*Work instructions*
Only one stretch of the records below should be repeated. It starts with the line containing "run 2: layer" and goes on through the line containing "after global placement", exactly as written.
Segment Start: Task material
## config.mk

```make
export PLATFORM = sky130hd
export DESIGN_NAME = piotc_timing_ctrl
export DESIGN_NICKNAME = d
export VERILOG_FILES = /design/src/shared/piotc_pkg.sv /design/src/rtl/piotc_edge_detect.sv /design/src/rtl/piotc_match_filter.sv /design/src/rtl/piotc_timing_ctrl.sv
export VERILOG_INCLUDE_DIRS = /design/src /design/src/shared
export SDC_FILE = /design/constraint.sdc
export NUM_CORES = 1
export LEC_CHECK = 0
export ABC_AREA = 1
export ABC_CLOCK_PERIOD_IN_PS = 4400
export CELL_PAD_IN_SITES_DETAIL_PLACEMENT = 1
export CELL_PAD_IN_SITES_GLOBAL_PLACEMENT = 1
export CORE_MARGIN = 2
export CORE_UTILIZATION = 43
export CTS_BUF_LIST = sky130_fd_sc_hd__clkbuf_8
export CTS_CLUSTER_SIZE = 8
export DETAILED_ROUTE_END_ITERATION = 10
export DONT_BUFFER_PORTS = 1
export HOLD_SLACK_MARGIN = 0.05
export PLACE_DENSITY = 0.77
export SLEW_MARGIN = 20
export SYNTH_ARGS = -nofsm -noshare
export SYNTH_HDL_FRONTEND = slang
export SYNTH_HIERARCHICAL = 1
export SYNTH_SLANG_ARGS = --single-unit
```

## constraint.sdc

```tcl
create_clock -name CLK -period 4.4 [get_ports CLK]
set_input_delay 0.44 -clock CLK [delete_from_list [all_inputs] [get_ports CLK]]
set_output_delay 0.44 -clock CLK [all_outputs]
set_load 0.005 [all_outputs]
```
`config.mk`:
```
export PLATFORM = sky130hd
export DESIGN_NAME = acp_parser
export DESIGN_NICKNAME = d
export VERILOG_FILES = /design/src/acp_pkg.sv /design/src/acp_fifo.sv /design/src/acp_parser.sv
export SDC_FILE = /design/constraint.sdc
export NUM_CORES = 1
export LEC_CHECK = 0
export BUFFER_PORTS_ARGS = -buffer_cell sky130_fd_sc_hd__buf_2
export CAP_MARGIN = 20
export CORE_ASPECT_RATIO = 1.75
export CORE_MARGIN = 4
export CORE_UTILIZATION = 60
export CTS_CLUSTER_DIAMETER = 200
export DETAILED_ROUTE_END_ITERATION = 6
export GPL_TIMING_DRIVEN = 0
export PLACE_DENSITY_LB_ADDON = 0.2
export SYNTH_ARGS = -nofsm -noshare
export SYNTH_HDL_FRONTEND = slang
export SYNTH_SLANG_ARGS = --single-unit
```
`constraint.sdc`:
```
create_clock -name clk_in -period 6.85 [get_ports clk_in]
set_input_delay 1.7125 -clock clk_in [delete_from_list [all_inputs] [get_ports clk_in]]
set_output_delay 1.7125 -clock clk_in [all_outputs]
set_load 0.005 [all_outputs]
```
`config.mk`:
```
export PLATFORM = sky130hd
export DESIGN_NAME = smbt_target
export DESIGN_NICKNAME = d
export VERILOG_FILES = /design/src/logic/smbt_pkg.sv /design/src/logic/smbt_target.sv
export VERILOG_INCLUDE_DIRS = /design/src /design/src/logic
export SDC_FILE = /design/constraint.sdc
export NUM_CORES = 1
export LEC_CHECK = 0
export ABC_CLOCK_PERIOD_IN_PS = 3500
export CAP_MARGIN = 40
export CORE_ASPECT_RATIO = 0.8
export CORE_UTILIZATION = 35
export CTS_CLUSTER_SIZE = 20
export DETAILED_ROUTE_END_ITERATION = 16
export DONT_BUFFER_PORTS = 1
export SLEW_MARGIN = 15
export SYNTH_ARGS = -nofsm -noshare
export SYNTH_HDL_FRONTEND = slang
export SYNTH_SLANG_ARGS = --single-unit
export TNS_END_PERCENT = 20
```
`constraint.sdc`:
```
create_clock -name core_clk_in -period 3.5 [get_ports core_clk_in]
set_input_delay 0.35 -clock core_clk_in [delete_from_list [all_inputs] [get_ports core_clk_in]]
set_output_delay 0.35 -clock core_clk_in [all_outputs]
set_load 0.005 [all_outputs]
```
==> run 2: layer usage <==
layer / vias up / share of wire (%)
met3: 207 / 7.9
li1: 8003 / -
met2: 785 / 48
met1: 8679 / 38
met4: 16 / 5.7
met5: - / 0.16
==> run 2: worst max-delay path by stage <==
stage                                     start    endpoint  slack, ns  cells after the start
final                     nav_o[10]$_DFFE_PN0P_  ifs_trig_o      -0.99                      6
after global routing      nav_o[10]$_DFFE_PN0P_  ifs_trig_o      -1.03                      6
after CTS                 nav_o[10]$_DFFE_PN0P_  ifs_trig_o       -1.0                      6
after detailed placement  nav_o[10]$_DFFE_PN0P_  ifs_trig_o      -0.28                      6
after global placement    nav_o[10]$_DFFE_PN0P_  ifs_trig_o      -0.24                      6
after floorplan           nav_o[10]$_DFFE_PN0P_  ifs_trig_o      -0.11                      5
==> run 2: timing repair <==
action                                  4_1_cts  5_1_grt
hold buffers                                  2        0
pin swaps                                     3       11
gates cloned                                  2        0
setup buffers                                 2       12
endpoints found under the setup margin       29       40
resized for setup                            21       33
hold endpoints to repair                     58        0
Segment End: Task material
*Solution*
==> run 2: layer usage <==
layer / vias up / share of wire (%)
met3: 207 / 7.9
li1: 8003 / -
met2: 785 / 48
met1: 8679 / 38
met4: 16 / 5.7
met5: - / 0.16
==> run 2: worst max-delay path by stage <==
stage                                     start    endpoint  slack, ns  cells after the start
final                     nav_o[10]$_DFFE_PN0P_  ifs_trig_o      -0.99                      6
after global routing      nav_o[10]$_DFFE_PN0P_  ifs_trig_o      -1.03                      6
after CTS                 nav_o[10]$_DFFE_PN0P_  ifs_trig_o       -1.0                      6
after detailed placement  nav_o[10]$_DFFE_PN0P_  ifs_trig_o      -0.28                      6
after global placement    nav_o[10]$_DFFE_PN0P_  ifs_trig_o      -0.24                      6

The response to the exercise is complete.